**Required action**: Comb the records below for the string "with" and copy each line where it turns up.

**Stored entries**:

===== src/hdl/spi_flash_pkg.sv =====
`default_nettype none

package spi_flash_pkg;

    localparam int NUM_CH = 2;                      // works for 1 to 4.

    localparam int CODE_W = 8;
    localparam int ADDR_W = 24;
    localparam int DATA_W = 32;
    localparam int SR_W   = CODE_W + ADDR_W;        // code and address as one shift word.

    // paddr[5:4] selects the channel and paddr[3:2] the register.
    localparam int APB_AW  = 8;
    localparam int CH_W    = 2;
    localparam int CH_LSB  = 4;
    localparam int REG_LSB = 2;

    localparam logic [1:0] REG_CMD  = 2'd0;
    localparam logic [1:0] REG_ADDR = 2'd1;
    localparam logic [1:0] REG_DATA = 2'd2;
    localparam logic [1:0] REG_STAT = 2'd3;

    localparam int CMD_ADDR_BIT = CODE_W;           // address phase follows the code.
    localparam int CMD_INC_BIT  = CODE_W + 1;       // post-increment after launch.

    localparam int STAT_VALID_BIT = 0;
    localparam int STAT_BUSY_BIT  = 1;

    // one lead-in tick with cs low and sck idle, then the bits.
    localparam int TICKS_CODE = 1 + CODE_W + DATA_W;
    localparam int TICKS_ADDR = 1 + CODE_W + ADDR_W + DATA_W;
    localparam int CNT_W      = $clog2(TICKS_ADDR + 1);

    localparam int STALL_MAX = 2 * TICKS_ADDR + 2;  // longest pready stall in ck cycles.

    typedef struct packed {
        logic [CODE_W-1:0] code;
        logic [ADDR_W-1:0] addr;
        logic              has_addr;
    } spi_cmd_t;

    typedef struct packed {
        logic [DATA_W-1:0] data;
    } spi_resp_t;

    typedef struct packed {
        logic              psel;
        logic              penable;
        logic              pwrite;
        logic [APB_AW-1:0] paddr;
        logic [DATA_W-1:0] pwdata;
    } apb_req_t;

endpackage

`default_nettype wire


===== src/hdl/spi_cmd_regs.sv =====
`timescale 1ns/1ps
`default_nettype none

module spi_cmd_regs import spi_flash_pkg::*; (
    input  logic                   ck,
    input  logic                   rst_n,
    input  apb_req_t               apb_req,
    output logic [DATA_W-1:0]      prdata,
    output logic                   pready,
    output logic [NUM_CH-1:0]      start,
    output spi_cmd_t [NUM_CH-1:0]  cmd,
    input  logic [NUM_CH-1:0]      busy,
    output logic [NUM_CH-1:0]      rd_clr,
    input  spi_resp_t [NUM_CH-1:0] data,
    input  logic [NUM_CH-1:0]      valid
);

    logic [CH_W-1:0]                ch_sel;
    logic [1:0]                     reg_sel;
    logic                           hit;
    logic                           access;
    logic [NUM_CH-1:0]              ch_hit;
    logic [NUM_CH-1:0]              cmd_wr;
    logic [NUM_CH-1:0]              addr_wr;
    logic [NUM_CH-1:0]              stall;
    logic [NUM_CH-1:0]              start_q;
    logic [NUM_CH-1:0]              inc_q;
    spi_cmd_t [NUM_CH-1:0]          cmd_q;
    logic [NUM_CH-1:0][ADDR_W-1:0]  addr_q;

    assign ch_sel  = apb_req.paddr[CH_LSB +: CH_W];
    assign reg_sel = apb_req.paddr[REG_LSB +: 2];
    assign hit     = apb_req.psel && (apb_req.paddr[APB_AW-1:CH_LSB+CH_W] == '0);
    assign access  = hit && apb_req.penable;

    always_comb begin
        for (int c = 0; c < NUM_CH; c++) begin
            ch_hit[c]  = access && (ch_sel == CH_W'(c));
            cmd_wr[c]  = ch_hit[c] && apb_req.pwrite && (reg_sel == REG_CMD);
            addr_wr[c] = ch_hit[c] && apb_req.pwrite && (reg_sel == REG_ADDR);
            rd_clr[c]  = ch_hit[c] && !apb_req.pwrite && (reg_sel == REG_DATA);
            stall[c]   = cmd_wr[c] && (busy[c] || start_q[c]);  // hold until engine idle.
        end
    end

    assign pready = ~|stall;

    always_ff @(posedge ck) begin
        if (!rst_n) begin
            start_q <= '0;
        end else begin
            for (int c = 0; c < NUM_CH; c++) begin
                start_q[c] <= cmd_wr[c] && pready;
            end
        end
    end

    // the engine gets the old address while the register moves on.
    always_ff @(posedge ck) begin
        for (int c = 0; c < NUM_CH; c++) begin
            if (cmd_wr[c] && pready) begin
                cmd_q[c].code     <= apb_req.pwdata[CODE_W-1:0];
                cmd_q[c].has_addr <= apb_req.pwdata[CMD_ADDR_BIT];
                cmd_q[c].addr     <= addr_q[c];
                inc_q[c]          <= apb_req.pwdata[CMD_INC_BIT];
                if (apb_req.pwdata[CMD_INC_BIT]) begin
                    addr_q[c] <= addr_q[c] + ADDR_W'(1);
                end
            end else if (addr_wr[c]) begin
                addr_q[c] <= apb_req.pwdata[ADDR_W-1:0];
            end
        end
    end

    assign start = start_q;
    assign cmd   = cmd_q;

    always_comb begin
        prdata = '0;
        for (int c = 0; c < NUM_CH; c++) begin
            if (hit && !apb_req.pwrite && (ch_sel == CH_W'(c))) begin
                case (reg_sel)
                    REG_CMD: begin
                        prdata[CODE_W-1:0]  = cmd_q[c].code;
                        prdata[CMD_ADDR_BIT] = cmd_q[c].has_addr;
                        prdata[CMD_INC_BIT]  = inc_q[c];
                    end
                    REG_ADDR: begin
                        prdata[ADDR_W-1:0] = addr_q[c];
                    end
                    REG_DATA: begin
                        prdata = data[c].data;
                    end
                    default: begin
                        prdata[STAT_VALID_BIT] = valid[c];
                        prdata[STAT_BUSY_BIT]  = busy[c];
                    end
                endcase
            end
        end
    end

    // a stalled command write is taken once the longest transfer has drained.
    a_stall_bounded: assert property (@(posedge ck) disable iff (!rst_n)
        $fell(pready) |-> ##[1:STALL_MAX] pready);

endmodule

`default_nettype wire


===== src/hdl/spi_engine.sv =====
`timescale 1ns/1ps
`default_nettype none

module spi_engine import spi_flash_pkg::*; (
    input  logic      ck,
    input  logic      rst_n,
    input  logic      start,
    input  spi_cmd_t  cmd,
    output logic      busy,
    output logic      done,
    output spi_resp_t resp,
    output logic      cs,
    output logic      sck,
    output logic      mosi,
    input  logic      miso
);

    logic             busy_q;
    logic             done_q;
    logic             phase_q;
    logic             lead_q;
    logic [CNT_W-1:0] cnt_q;
    logic [SR_W-1:0]  sr_q;
    logic [DATA_W-1:0] rx_q;
    spi_resp_t        resp_q;
    logic             launch;
    logic             tick_end;
    logic             last;

    assign launch   = start && !busy_q;
    assign tick_end = busy_q && phase_q;    // sck falls on this edge.
    assign last     = tick_end && (cnt_q == CNT_W'(1));

    always_ff @(posedge ck) begin
        if (!rst_n) begin
            busy_q  <= 1'b0;
            done_q  <= 1'b0;
            phase_q <= 1'b0;
            lead_q  <= 1'b0;
            cnt_q   <= '0;
        end else begin
            done_q <= 1'b0;
            if (launch) begin
                busy_q  <= 1'b1;
                phase_q <= 1'b0;
                lead_q  <= 1'b1;
                cnt_q   <= cmd.has_addr ? CNT_W'(TICKS_ADDR) : CNT_W'(TICKS_CODE);
            end else if (busy_q) begin
                phase_q <= !phase_q;
                if (tick_end) begin
                    lead_q <= 1'b0;
                    cnt_q  <= cnt_q - CNT_W'(1);
                end
                if (last) begin
                    busy_q <= 1'b0;
                    done_q <= 1'b1;
                end
            end
        end
    end

    always_ff @(posedge ck) begin
        if (launch) begin
            sr_q <= {cmd.code, cmd.has_addr ? cmd.addr : {ADDR_W{1'b0}}};
        end else if (tick_end && !lead_q) begin
            sr_q <= {sr_q[SR_W-2:0], 1'b0};
            rx_q <= {rx_q[DATA_W-2:0], miso};
        end
        if (last) begin
            resp_q.data <= {rx_q[DATA_W-2:0], miso};  // include the final sample.
        end
    end

    assign busy = busy_q;
    assign done = done_q;
    assign resp = resp_q;

    assign cs   = !busy_q;
    assign sck  = busy_q && phase_q && !lead_q;
    assign mosi = busy_q ? sr_q[SR_W-1] : 1'b1;

    a_no_start_busy: assert property (@(posedge ck) disable iff (!rst_n)
        start |-> !busy_q);

endmodule

`default_nettype wire


===== src/hdl/spi_result_bank.sv =====
`timescale 1ns/1ps
`default_nettype none

module spi_result_bank import spi_flash_pkg::*; (
    input  logic                   ck,
    input  logic                   rst_n,
    input  logic [NUM_CH-1:0]      done,
    input  spi_resp_t [NUM_CH-1:0] resp,
    input  logic [NUM_CH-1:0]      rd_clr,
    output spi_resp_t [NUM_CH-1:0] data,
    output logic [NUM_CH-1:0]      valid
);

    spi_resp_t [NUM_CH-1:0] data_q;
    logic [NUM_CH-1:0]      valid_q;

    always_ff @(posedge ck) begin
        if (!rst_n) begin
            valid_q <= '0;
        end else begin
            for (int c = 0; c < NUM_CH; c++) begin
                if (done[c]) begin
                    valid_q[c] <= 1'b1;     // a fresh word beats the clear.
                end else if (rd_clr[c]) begin
                    valid_q[c] <= 1'b0;
                end
            end
        end
    end

    always_ff @(posedge ck) begin
        for (int c = 0; c < NUM_CH; c++) begin
            if (done[c]) begin
                data_q[c] <= resp[c];
            end
        end
    end

    assign data  = data_q;
    assign valid = valid_q;

endmodule

`default_nettype wire


===== src/hdl/spi_flash_top.sv =====
`timescale 1ns/1ps
`default_nettype none

module spi_flash_top import spi_flash_pkg::*; (
    input  logic              ck,
    input  logic              rst_n,
    input  apb_req_t          apb_req,
    output logic [DATA_W-1:0] prdata,
    output logic              pready,
    output logic [NUM_CH-1:0] cs,
    output logic [NUM_CH-1:0] sck,
    output logic [NUM_CH-1:0] mosi,
    input  logic [NUM_CH-1:0] miso
);

    logic [NUM_CH-1:0]      start;
    logic [NUM_CH-1:0]      busy;
    logic [NUM_CH-1:0]      done;
    logic [NUM_CH-1:0]      rd_clr;
    logic [NUM_CH-1:0]      valid;
    spi_cmd_t [NUM_CH-1:0]  cmd;
    spi_resp_t [NUM_CH-1:0] resp;
    spi_resp_t [NUM_CH-1:0] data;

    spi_cmd_regs u_regs (
        .ck      (ck),
        .rst_n   (rst_n),
        .apb_req (apb_req),
        .prdata  (prdata),
        .pready  (pready),
        .start   (start),
        .cmd     (cmd),
        .busy    (busy),
        .rd_clr  (rd_clr),
        .data    (data),
        .valid   (valid)
    );

    for (genvar i = 0; i < NUM_CH; i++) begin : eng
        spi_engine u_engine (
            .ck    (ck),
            .rst_n (rst_n),
            .start (start[i]),
            .cmd   (cmd[i]),
            .busy  (busy[i]),
            .done  (done[i]),
            .resp  (resp[i]),
            .cs    (cs[i]),
            .sck   (sck[i]),
            .mosi  (mosi[i]),
            .miso  (miso[i])
        );
    end

    spi_result_bank u_bank (
        .ck     (ck),
        .rst_n  (rst_n),
        .done   (done),
        .resp   (resp),
        .rd_clr (rd_clr),
        .data   (data),
        .valid  (valid)
    );

endmodule

`default_nettype wire


===== config.mk =====
export PLATFORM = sky130hd
export DESIGN_NAME = spi_flash_top
export DESIGN_NICKNAME = d
export VERILOG_FILES = /design/src/hdl/spi_flash_pkg.sv /design/src/hdl/spi_cmd_regs.sv /design/src/hdl/spi_engine.sv /design/src/hdl/spi_result_bank.sv /design/src/hdl/spi_flash_top.sv
export SDC_FILE = /design/constraint.sdc
export NUM_CORES = 1
export LEC_CHECK = 0
export ABC_AREA = 1
export BUFFER_PORTS_ARGS = -buffer_cell sky130_fd_sc_hd__buf_2
export CAP_MARGIN = 40
export CORE_MARGIN = 2
export CORE_UTILIZATION = 55
export DETAILED_ROUTE_END_ITERATION = 8
export PLACE_DENSITY_LB_ADDON = 0.3
export SLEW_MARGIN = 30
export SYNTH_ARGS = -nofsm -noshare
export SYNTH_HDL_FRONTEND = slang
export SYNTH_SLANG_ARGS = --single-unit
export TNS_END_PERCENT = 100

===== constraint.sdc =====
create_clock -name ck -period 3.4 [get_ports ck]
set_input_delay 0.68 -clock ck [delete_from_list [all_inputs] [get_ports ck]]
set_output_delay 0.68 -clock ck [all_outputs]
set_load 0.05 [all_outputs]

==> flow_summary.ini <==
[run_status]
outcome = finished clean

[timing]
fin_worst_skew_ps = 9.25
final.setup.tns_ps = 0
finalWorstSetupSlack_ps = 320
finalCritPeriodShare_pct = 90.6
fmax_mhz = 325
timing.final.crit_period_ps = 3080
hold_ws_ps = 351
hold_violations = 0
slew_violations = 0
worstMarginPinSlew_ps = 698
rsz0062_at_grt = no
setup_viol = 0
slew_headroom_pct = 53.4

[hold_path]
holdPathStages = 1
hp-class = input pin to flip-flop

[worst_setup_path]
critPathArrivalTime_ps = 2400
r2r_start = eng[1].u_engine.busy$_SDFF_PN0_
critPathTopFamily = buffers and inverters
worstSetupPathDepth = 9
worst-path-buf-inv = 5
crit_fanout = 22
reg2reg_to = eng[1].u_engine.sr_q[15]$_DFFE_PP_
worstPathCellList = buf_2 > inv_1 > ha_1 > inv_1 > buf_4 > o21ai_0 > nand2_1 > a21oi_1 > buf_2
ff2ff_setup_slack_ps = 1290
critPathCapture = prdata[23]
crit_start = apb_req[35]
critPathSlowestCell = o21ai_0
ff2ff_path_depth = 5
cp-end-kind = output port
required_ps = 2720
critPathKind = input pin to output port
start_kind = input pin
critPathMaxStageDelay_ps = 330

[cts]
path_clk_slew_ps = 60
ctsResizeCount = 0
cts_setup_buffers = 0
worst_skew_pair.late_latency_ps = 520
cts_tree = done
cts_max_path_buffers = 3
cts_inserted_buffers = 40
cts_sinks = 396
cts.htree.levels = 2
cts_hold_buffers = 0
cts_root_buffer = clkbuf_16

[final_layout]
multi_input_comb_area_sq_um = 4130
register_area_sq_um = 11600
final_cells = 1938
drive_above_1_share_pct = 14.2
syn_to_final_growth_pct = 14.3
fillers = 2278
nets = 1572

[routing]
drc_errors = 0
ant_nets = 0
drtIter0Drc = 1031
routed_via_density = 5.52
wl_per_cell_um = 19.6
routed_wl_um = 37900
vias = 10700
drtPass1Iterations = 5

[power_and_ir_drop]
p_leak_nw = 6.96
powerDensity_nw_per_um2 = 551
irDropWorstVdd_uv = 451

[floorplanning]
fp.dieW_um = 176
start_util_pct = 55.5
die_y_um = 176
core_area_sq_um = 29500
ios = 86
dieArea_sq_um = 31100
fp-row-count = 63

[yosys]
synth-seq-cells = 396
seq_area_frac_synth_pct = 71.1
avgSynthCellArea_sq_um = 11.5
synth_top_area_share_pct = 68.0
synth_top_cells_by_count = nand2_1 (478), edfxtp_1 (370), nand3_1 (89)
syn_nets = 1478
syn-instance-count = 1421
post-synth-top-area-cell = edfxtp_1
syn-cell-area_sq_um = 16300
synth_area_leaders = edfxtp_1 (68%), nand2_1 (11%), dfxtp_1 (3.2%)
ys_types = 39
yosysWarningCount = 0
synth_edf_count = 370
synthArstFlopShare_pct = 0
yosysMostFrequentCell = nand2_1
yosys_most_used_dff = edfxtp_1

[place]
dp.cells = 1863
pre_cts_slack_ps = 403
gp_routability_congestion = 0.947
hpwl_um = 25500
io_buffers = 75

[global_route]
met3_usage_pct = 5.40
overflow = 0
grtUsageTotal_pct = 24.8
busiest_layer = met2
grt_max_degree = 43
grt_pass1_vias = 10300
grt_use_met1_pct = 34.6
grt_pass1_wl_um = 58200
antenna_found_initial = 6
met2_usage_pct = 39.0

[run]
max_cap_viol_count = 0
==> layout make-up <==
class	instances	area share (%)
sequential	396	62.2
multi-input combinational	884	22.1
clock buffer	46	5.70
timing repair buffer	108	3.53
tap	390	2.61
clock inverter	26	2.07
inverter	85	1.71
antenna	3	0.0402
==> routing by layer <==
layer,wire length (um),vias to the layer above
met5,42,-
met4,1160,6
met3,3260,80
met2,17300,429
met1,16200,5126
li1,-,5057
==> how the worst min path moves through the flow <==
| stage | slack (ps) | from | to |
|---|---|---|---|
| finish | 350 | miso[0] | eng[0].u_engine.rx_q[0]$_DFFE_PP_ |
| global route | 340 | miso[0] | eng[0].u_engine.resp[0]$_DFFE_PP_ |
| CTS | 340 | miso[0] | eng[0].u_engine.rx_q[0]$_DFFE_PP_ |
| detailed placement | 400 | eng[0].u_engine.resp[24]$_DFFE_PP_ | u_bank.data[24]$_DFFE_PP_ |
| global placement | 400 | eng[0].u_engine.resp[28]$_DFFE_PP_ | u_bank.data[28]$_DFFE_PP_ |
| floorplan | 400 | eng[0].u_engine.rx_q[30]$_DFFE_PP_ | eng[0].u_engine.resp[31]$_DFFE_PP_ |
==> stage by stage <==
stage	area, sq um	util (%)	total power, mW
3_3_place_gp	17200	58.5	5.56
4_1_cts	18700	63.4	10.4
6_report	18700	63.4	10.3
5_1_grt	18700	63.4	10.6
3_5_place_dp	17200	58.5	5.57
2_1_floorplan	16300	-	5.48
==> layout by cell type (no fill, tap or decap), types with 2 or more instances in the layout <==
| cell | count |
|---|---|
| diode_2 | 3 |
| nand4_1 | 6 |
| buf_12 | 3 |
| or2_2 | 2 |
| buf_2 | 75 |
| dfxtp_1 | 26 |
| o221ai_1 | 3 |
| o211ai_1 | 12 |
| a22o_1 | 4 |
| buf_4 | 30 |
| clkinvlp_4 | 2 |
| bufinv_16 | 10 |
| o21ai_0 | 50 |
| nand3_1 | 89 |
| inv_1 | 78 |
| inv_2 | 7 |
| a21oi_1 | 48 |
| o21ai_1 | 19 |
| nor2_4 | 3 |
| nor2_1 | 78 |
| xor2_1 | 23 |
| nand2_2 | 3 |
| nand2_1 | 478 |
| clkinv_4 | 2 |
| clkbuf_1 | 4 |
| clkbuf_16 | 42 |
| clkinv_2 | 4 |
| ha_1 | 9 |
| edfxtp_1 | 370 |
| o21ai_2 | 17 |
| nand3b_1 | 2 |
| clkinv_1 | 7 |
| xnor2_1 | 6 |
| nor3_1 | 7 |
| nor2_2 | 14 |
==> report_power, final <==
group          switching [mW]  internal (mW)  total [mW]  leakage (nW)
registers             0.00217           5.26        5.26          3.53
logic                   0.142         0.0628       0.205          2.72
clock network            1.82           3.01        4.83         0.703
total                    1.96           8.34        10.3          6.96
==> kinds of logic after synthesis <==
family          count (synthesis)  synth area share, %
compound gates                157                 5.53
xor+xnor                       29                 1.55
fa+ha+maj                      10                0.765
buf+inv                       141                 3.77
flops                         396                 71.1
simple gates                  688                 17.2
==> worst register-to-register path, delay by kind of cell (launching register included) <==
family,cells,cell delay (ps)
buffers and inverters,3,1110
flip-flops,1,360
AO/OA/AOI/OAI,1,140
AND/OR/NAND/NOR,1,120
==> state kept, by name, summed over array words and instances (netlist names) <==
name and count:
u_regs.inc_q 2, u_bank.valid 2, u_regs.start 2, eng.u_engine.cnt_q 14
eng.u_engine.busy 2, eng.u_engine.rx_q 62, eng.u_engine.lead_q 2, eng.u_engine.phase_q 2
u_regs.cmd 66, eng.u_engine.resp 64, u_regs.addr_q 48, eng.u_engine.done 2
u_bank.data 64, eng.u_engine.sr_q 64
No activity file was read; power rests on OpenSTA's default activity.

**Reply**:
    // one lead-in tick with cs low and sck idle, then the bits.
==> layout by cell type (no fill, tap or decap), types with 2 or more instances in the layout <==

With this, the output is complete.